> **Your assignment**:
Look through the lines below, find those with the word "routing", and copy them.

> **Dataset extract**:
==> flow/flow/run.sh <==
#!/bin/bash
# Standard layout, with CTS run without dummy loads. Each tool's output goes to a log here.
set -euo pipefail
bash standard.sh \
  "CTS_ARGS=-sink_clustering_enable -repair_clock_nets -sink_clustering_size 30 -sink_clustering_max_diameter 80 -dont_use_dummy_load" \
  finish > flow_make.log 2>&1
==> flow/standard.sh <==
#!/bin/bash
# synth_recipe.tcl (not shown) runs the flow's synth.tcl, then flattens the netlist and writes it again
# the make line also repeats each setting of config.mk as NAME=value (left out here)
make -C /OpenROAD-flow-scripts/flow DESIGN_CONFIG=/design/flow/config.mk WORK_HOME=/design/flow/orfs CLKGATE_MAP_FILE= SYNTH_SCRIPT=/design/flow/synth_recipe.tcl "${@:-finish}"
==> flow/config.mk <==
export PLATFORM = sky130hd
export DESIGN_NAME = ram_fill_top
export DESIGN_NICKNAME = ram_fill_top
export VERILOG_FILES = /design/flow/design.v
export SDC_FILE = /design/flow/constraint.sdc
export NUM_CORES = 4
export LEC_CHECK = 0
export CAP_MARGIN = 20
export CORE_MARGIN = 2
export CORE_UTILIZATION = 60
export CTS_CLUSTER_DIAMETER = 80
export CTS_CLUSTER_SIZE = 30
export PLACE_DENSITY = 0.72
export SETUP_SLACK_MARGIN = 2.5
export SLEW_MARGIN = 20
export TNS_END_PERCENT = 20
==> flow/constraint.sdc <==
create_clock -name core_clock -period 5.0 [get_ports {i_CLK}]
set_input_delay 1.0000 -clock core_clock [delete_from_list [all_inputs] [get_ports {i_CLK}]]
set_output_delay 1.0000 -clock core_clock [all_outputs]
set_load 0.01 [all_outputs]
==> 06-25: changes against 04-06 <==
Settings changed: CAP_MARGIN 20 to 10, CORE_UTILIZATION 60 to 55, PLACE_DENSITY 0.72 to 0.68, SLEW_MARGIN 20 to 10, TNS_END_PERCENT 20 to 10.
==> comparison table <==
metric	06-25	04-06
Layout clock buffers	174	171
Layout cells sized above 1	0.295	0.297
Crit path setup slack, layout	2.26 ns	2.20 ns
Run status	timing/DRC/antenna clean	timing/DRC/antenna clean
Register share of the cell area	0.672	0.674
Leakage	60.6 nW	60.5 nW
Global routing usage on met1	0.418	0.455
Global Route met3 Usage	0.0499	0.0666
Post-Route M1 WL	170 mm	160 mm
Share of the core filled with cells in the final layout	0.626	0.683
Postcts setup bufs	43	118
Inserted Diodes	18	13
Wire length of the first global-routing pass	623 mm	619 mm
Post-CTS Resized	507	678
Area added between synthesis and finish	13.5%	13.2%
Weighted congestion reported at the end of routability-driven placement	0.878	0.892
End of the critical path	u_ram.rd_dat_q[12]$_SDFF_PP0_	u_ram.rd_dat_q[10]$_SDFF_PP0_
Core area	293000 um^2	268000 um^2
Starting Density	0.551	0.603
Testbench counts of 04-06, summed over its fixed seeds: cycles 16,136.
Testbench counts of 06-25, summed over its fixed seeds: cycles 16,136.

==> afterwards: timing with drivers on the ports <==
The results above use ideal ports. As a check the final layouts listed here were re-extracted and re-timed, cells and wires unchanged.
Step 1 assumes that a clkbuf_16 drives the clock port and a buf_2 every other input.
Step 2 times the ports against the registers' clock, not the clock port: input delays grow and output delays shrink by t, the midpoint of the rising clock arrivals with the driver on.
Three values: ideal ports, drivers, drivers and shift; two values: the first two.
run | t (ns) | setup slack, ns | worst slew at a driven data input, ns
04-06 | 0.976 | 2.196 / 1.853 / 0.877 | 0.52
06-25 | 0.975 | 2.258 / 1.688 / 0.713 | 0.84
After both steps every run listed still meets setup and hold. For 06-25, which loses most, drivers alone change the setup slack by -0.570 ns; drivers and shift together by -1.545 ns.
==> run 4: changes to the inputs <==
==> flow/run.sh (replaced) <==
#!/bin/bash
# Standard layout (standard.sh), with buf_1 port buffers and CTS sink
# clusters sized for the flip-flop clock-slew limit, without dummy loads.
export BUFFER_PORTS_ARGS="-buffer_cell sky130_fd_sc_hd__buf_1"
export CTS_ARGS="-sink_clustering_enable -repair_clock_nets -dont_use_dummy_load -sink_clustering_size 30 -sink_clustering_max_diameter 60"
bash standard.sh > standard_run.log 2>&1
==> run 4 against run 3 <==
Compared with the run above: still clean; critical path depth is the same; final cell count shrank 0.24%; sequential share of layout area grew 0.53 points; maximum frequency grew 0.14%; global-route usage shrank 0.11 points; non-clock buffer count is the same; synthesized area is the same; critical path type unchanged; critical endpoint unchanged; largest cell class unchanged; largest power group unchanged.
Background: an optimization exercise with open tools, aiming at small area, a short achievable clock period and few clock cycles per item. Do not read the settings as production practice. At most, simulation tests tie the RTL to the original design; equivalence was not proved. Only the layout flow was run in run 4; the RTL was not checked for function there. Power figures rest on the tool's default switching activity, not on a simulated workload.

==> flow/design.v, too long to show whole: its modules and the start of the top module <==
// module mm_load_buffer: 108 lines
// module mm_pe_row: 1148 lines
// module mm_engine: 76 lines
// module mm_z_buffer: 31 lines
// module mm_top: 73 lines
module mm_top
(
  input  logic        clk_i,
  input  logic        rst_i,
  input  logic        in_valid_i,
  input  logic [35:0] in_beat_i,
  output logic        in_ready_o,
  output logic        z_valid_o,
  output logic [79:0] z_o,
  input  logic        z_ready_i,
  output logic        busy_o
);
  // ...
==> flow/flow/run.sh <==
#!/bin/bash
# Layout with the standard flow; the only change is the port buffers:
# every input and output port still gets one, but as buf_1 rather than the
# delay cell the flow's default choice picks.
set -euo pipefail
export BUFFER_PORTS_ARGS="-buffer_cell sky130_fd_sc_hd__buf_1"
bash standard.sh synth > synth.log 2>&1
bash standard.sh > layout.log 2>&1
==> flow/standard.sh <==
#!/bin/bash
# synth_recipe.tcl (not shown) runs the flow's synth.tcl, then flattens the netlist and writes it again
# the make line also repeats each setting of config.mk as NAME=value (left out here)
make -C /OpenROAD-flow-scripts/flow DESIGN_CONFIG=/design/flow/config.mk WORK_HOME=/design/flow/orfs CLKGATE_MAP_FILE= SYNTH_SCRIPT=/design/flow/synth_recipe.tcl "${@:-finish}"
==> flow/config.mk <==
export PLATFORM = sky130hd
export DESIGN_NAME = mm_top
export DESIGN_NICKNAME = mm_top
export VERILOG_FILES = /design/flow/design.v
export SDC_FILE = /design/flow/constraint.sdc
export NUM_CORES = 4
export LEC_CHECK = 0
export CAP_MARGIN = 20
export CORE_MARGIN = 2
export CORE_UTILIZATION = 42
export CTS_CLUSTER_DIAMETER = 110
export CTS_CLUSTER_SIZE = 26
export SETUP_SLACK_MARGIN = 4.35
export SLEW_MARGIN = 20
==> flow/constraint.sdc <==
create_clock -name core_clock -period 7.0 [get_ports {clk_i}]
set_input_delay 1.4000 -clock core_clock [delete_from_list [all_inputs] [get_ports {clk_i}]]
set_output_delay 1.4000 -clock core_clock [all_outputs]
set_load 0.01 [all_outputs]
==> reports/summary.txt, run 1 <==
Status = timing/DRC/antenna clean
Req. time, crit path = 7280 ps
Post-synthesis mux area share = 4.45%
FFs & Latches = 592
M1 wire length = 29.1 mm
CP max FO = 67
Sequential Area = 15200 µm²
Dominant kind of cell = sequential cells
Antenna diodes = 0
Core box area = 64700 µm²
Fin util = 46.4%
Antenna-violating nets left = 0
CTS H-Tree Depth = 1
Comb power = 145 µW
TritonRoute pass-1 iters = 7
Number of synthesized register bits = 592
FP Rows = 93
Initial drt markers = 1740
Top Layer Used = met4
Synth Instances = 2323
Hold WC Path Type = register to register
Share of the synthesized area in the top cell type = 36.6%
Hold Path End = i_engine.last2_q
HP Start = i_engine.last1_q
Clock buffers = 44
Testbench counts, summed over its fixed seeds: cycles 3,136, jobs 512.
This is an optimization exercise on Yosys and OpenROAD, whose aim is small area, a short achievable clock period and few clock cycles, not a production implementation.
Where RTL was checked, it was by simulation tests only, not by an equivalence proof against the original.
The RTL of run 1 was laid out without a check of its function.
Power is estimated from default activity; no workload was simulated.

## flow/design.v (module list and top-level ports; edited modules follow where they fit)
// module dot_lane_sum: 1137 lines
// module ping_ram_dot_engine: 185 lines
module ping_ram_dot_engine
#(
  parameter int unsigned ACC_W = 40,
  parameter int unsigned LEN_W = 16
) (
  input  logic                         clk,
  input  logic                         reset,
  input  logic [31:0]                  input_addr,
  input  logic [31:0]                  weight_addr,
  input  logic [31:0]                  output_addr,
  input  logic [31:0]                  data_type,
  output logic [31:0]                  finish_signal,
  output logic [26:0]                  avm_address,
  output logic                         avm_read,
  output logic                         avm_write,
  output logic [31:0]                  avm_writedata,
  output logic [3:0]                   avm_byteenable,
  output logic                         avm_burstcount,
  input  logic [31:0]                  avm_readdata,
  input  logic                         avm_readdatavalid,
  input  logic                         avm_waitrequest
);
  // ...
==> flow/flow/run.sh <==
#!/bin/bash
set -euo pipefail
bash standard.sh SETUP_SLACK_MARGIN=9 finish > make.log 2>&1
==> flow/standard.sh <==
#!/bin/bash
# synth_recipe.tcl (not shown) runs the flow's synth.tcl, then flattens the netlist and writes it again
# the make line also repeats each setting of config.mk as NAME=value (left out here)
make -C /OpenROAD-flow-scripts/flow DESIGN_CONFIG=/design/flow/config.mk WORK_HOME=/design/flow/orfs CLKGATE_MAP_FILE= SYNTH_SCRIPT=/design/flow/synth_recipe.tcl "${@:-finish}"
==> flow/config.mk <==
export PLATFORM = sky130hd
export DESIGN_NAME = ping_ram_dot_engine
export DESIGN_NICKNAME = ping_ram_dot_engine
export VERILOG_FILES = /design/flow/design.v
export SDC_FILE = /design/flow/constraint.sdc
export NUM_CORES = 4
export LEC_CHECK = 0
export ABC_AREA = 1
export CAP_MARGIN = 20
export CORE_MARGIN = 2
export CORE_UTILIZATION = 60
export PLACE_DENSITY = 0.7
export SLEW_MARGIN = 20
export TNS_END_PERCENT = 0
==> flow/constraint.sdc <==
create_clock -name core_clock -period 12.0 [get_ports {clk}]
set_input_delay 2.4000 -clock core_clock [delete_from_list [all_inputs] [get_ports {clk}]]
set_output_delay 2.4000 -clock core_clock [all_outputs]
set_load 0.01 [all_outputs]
--
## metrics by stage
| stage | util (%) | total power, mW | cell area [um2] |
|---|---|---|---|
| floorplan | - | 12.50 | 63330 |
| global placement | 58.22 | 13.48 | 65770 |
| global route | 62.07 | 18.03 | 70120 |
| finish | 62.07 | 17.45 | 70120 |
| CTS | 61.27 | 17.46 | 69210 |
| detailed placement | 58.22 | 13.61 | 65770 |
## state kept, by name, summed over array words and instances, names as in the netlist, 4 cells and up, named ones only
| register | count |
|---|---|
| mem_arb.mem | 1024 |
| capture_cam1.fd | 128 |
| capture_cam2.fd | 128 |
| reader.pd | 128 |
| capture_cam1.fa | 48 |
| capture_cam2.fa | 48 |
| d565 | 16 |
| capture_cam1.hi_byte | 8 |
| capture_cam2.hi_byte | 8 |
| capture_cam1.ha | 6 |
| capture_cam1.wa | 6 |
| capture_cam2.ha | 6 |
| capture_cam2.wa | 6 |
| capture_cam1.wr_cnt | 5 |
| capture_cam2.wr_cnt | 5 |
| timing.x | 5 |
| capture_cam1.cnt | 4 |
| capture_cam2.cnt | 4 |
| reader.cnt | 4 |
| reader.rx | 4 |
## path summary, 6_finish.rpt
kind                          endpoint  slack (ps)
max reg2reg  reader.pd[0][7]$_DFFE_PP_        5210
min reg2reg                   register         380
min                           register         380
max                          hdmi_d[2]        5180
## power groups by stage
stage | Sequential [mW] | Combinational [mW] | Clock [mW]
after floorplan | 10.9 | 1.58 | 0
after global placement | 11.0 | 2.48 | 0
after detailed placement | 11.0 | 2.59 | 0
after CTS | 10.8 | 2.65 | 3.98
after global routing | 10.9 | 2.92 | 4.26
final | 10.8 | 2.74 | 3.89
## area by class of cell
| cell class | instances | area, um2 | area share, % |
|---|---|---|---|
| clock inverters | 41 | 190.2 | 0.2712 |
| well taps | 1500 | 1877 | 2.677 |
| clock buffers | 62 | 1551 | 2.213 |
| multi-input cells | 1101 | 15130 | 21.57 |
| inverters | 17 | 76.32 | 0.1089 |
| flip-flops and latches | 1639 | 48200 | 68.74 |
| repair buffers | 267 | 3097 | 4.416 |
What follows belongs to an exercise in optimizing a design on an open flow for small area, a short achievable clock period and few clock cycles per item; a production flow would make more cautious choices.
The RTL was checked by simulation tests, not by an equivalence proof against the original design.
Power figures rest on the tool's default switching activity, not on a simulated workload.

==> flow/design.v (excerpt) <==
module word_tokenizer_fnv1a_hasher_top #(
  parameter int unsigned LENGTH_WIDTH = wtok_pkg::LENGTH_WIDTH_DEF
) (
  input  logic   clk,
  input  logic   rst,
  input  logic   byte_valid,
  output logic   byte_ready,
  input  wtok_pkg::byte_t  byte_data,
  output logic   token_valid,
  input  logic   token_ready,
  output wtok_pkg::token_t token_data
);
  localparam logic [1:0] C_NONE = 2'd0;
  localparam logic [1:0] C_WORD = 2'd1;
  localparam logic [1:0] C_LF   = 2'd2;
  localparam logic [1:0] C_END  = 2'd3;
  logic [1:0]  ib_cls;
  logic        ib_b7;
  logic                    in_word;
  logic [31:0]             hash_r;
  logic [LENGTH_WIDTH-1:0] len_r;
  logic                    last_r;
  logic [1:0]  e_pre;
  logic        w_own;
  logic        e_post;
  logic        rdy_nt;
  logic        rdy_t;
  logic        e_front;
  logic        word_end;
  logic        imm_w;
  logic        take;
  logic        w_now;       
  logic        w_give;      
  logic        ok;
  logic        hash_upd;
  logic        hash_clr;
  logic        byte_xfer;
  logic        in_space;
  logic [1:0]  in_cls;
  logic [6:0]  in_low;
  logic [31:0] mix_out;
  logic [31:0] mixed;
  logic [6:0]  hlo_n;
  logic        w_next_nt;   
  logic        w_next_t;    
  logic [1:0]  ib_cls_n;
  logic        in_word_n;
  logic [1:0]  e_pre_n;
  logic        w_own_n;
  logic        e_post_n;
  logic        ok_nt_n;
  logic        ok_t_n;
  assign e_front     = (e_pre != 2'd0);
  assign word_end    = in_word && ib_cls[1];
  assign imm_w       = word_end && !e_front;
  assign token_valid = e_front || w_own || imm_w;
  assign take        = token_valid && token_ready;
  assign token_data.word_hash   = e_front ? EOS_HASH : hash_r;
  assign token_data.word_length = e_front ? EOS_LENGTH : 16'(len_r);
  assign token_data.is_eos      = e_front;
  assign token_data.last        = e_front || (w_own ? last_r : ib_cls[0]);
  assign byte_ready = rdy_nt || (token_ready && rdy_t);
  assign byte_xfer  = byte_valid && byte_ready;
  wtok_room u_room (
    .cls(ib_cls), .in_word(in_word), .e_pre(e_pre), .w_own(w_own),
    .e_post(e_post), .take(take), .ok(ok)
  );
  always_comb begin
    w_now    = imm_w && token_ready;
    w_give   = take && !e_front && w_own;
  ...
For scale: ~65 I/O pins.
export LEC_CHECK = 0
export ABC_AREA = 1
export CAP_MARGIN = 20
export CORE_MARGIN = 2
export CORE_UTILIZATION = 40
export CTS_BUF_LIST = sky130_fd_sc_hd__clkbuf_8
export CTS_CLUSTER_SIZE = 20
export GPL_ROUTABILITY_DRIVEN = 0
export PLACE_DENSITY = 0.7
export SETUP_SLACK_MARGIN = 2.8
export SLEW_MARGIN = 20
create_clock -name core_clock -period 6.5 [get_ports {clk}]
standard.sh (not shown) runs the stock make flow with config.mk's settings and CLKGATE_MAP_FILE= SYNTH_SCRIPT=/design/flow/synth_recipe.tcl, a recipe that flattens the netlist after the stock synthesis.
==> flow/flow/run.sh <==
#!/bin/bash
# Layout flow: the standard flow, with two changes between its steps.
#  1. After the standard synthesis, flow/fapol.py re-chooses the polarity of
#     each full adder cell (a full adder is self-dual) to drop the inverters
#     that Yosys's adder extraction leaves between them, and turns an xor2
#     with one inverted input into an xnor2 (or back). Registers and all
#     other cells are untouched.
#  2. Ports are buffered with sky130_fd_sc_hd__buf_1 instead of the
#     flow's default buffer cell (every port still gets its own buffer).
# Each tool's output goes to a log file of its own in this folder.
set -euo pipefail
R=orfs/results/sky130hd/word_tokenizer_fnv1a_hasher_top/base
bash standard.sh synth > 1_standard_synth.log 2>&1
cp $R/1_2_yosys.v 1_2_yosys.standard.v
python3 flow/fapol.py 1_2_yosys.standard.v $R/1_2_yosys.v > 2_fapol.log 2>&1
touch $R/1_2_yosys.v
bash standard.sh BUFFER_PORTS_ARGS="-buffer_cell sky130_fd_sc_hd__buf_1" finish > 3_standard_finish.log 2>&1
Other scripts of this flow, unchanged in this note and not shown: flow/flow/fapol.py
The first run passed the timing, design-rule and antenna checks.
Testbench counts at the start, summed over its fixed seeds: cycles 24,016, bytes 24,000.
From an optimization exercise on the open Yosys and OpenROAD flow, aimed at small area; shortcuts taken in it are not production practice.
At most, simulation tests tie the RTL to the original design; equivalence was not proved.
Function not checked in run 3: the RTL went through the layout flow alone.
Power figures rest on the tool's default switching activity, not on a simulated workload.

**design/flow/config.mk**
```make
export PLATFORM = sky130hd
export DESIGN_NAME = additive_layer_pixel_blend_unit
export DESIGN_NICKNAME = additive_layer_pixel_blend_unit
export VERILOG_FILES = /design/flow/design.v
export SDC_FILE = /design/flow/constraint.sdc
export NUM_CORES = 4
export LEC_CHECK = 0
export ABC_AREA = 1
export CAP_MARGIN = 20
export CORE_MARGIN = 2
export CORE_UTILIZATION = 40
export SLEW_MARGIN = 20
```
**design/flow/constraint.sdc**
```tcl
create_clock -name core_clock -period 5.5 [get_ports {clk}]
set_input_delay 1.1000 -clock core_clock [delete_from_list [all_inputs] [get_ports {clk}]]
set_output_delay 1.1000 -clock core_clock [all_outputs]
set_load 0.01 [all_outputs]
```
==
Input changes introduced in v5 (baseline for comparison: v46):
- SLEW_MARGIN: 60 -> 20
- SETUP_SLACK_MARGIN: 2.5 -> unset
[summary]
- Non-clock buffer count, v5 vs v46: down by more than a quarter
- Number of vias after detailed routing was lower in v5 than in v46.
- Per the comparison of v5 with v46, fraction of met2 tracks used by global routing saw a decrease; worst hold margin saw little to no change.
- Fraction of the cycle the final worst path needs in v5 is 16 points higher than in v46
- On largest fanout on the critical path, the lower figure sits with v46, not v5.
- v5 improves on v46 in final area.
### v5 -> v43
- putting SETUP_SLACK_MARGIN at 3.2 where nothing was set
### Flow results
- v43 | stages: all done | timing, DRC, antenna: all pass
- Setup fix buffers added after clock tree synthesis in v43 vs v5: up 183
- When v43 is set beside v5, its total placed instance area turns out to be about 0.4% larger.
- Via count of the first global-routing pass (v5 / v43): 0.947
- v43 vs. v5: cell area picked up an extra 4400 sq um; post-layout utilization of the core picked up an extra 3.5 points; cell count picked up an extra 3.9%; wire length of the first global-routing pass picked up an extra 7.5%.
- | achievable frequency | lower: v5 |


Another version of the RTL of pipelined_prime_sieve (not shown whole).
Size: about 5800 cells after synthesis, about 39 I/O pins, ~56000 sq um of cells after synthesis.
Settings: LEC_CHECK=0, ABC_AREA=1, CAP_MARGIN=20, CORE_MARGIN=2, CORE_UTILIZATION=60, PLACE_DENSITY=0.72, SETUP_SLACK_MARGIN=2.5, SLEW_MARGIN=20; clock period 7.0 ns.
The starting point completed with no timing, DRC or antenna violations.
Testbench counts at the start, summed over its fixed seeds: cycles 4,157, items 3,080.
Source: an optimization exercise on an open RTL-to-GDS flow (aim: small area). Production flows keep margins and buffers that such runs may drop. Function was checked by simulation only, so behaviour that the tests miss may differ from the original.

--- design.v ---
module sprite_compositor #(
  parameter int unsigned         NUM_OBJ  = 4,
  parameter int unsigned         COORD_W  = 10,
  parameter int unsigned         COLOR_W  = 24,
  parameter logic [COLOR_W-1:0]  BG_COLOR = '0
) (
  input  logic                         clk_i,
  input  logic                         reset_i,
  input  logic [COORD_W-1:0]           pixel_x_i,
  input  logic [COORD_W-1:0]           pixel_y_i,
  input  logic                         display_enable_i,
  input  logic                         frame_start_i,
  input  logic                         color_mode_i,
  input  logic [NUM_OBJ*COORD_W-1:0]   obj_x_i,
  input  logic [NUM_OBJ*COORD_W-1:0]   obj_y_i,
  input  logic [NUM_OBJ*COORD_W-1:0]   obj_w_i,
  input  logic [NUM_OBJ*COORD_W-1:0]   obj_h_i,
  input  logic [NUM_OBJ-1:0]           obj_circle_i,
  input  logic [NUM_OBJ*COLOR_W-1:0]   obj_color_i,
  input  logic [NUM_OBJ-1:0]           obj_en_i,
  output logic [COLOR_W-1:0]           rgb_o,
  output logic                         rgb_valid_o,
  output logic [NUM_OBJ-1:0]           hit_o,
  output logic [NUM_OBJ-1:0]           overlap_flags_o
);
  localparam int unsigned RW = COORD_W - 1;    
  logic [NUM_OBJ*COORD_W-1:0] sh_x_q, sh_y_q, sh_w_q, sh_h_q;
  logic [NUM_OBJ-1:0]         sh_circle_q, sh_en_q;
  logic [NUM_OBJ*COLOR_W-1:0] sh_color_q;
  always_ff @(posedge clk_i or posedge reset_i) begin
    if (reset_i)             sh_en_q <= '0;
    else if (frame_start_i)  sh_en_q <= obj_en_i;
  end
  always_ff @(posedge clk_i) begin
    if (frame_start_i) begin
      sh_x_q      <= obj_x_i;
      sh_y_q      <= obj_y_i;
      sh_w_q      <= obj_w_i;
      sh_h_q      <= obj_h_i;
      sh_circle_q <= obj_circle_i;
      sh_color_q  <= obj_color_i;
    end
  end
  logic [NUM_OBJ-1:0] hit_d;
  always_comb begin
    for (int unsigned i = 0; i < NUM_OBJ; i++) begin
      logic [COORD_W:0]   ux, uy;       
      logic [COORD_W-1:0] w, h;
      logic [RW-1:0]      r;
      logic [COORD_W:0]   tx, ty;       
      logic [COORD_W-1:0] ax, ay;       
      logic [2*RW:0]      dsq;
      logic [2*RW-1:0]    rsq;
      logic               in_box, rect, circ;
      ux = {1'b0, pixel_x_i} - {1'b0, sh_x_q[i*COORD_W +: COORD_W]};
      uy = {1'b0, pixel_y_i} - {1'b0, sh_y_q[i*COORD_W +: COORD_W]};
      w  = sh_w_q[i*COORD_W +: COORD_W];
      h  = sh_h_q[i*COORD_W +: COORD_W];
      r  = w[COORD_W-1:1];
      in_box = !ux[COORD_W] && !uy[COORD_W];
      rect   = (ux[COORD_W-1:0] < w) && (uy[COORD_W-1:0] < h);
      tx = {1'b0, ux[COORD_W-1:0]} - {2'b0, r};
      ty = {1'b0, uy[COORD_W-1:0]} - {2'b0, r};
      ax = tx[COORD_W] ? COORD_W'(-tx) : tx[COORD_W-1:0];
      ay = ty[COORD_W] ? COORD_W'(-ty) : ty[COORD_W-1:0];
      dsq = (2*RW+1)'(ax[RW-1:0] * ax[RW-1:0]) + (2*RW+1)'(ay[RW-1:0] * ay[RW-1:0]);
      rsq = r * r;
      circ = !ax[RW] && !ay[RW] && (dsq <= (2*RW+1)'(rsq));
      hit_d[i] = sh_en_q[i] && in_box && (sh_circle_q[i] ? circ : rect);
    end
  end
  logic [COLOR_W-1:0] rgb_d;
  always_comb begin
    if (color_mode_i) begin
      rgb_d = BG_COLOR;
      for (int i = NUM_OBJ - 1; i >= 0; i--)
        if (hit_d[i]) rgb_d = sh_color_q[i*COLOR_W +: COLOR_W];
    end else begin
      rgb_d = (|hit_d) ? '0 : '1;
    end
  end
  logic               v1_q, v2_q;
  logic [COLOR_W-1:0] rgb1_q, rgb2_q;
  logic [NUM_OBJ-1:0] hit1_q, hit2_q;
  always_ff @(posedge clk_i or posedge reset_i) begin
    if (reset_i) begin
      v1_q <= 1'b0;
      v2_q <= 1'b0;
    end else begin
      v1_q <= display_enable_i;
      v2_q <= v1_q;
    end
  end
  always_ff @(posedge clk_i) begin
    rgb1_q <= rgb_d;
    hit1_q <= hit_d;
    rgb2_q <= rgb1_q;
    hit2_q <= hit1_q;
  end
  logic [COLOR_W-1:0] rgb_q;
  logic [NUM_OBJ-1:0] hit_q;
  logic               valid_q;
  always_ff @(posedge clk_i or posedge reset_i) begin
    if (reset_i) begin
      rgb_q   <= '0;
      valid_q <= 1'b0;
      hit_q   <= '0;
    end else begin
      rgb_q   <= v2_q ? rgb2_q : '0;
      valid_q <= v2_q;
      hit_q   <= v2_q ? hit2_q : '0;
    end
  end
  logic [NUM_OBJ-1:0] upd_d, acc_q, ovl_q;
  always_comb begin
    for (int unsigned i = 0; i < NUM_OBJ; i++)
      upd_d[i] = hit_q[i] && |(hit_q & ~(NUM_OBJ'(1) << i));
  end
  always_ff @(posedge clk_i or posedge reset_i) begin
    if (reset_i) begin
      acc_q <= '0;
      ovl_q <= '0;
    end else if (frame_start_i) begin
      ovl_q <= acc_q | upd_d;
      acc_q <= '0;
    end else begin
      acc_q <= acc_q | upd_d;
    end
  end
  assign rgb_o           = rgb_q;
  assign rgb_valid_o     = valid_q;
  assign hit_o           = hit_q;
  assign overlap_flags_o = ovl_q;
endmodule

> **Exercise solution**:
Global routing usage on met1	0.418	0.455
Wire length of the first global-routing pass	623 mm	619 mm
after global routing | 10.9 | 2.92 | 4.26
- Number of vias after detailed routing was lower in v5 than in v46.
- Per the comparison of v5 with v46, fraction of met2 tracks used by global routing saw a decrease; worst hold margin saw little to no change.
- Via count of the first global-routing pass (v5 / v43): 0.947
- v43 vs. v5: cell area picked up an extra 4400 sq um; post-layout utilization of the core picked up an extra 3.5 points; cell count picked up an extra 3.9%; wire length of the first global-routing pass picked up an extra 7.5%.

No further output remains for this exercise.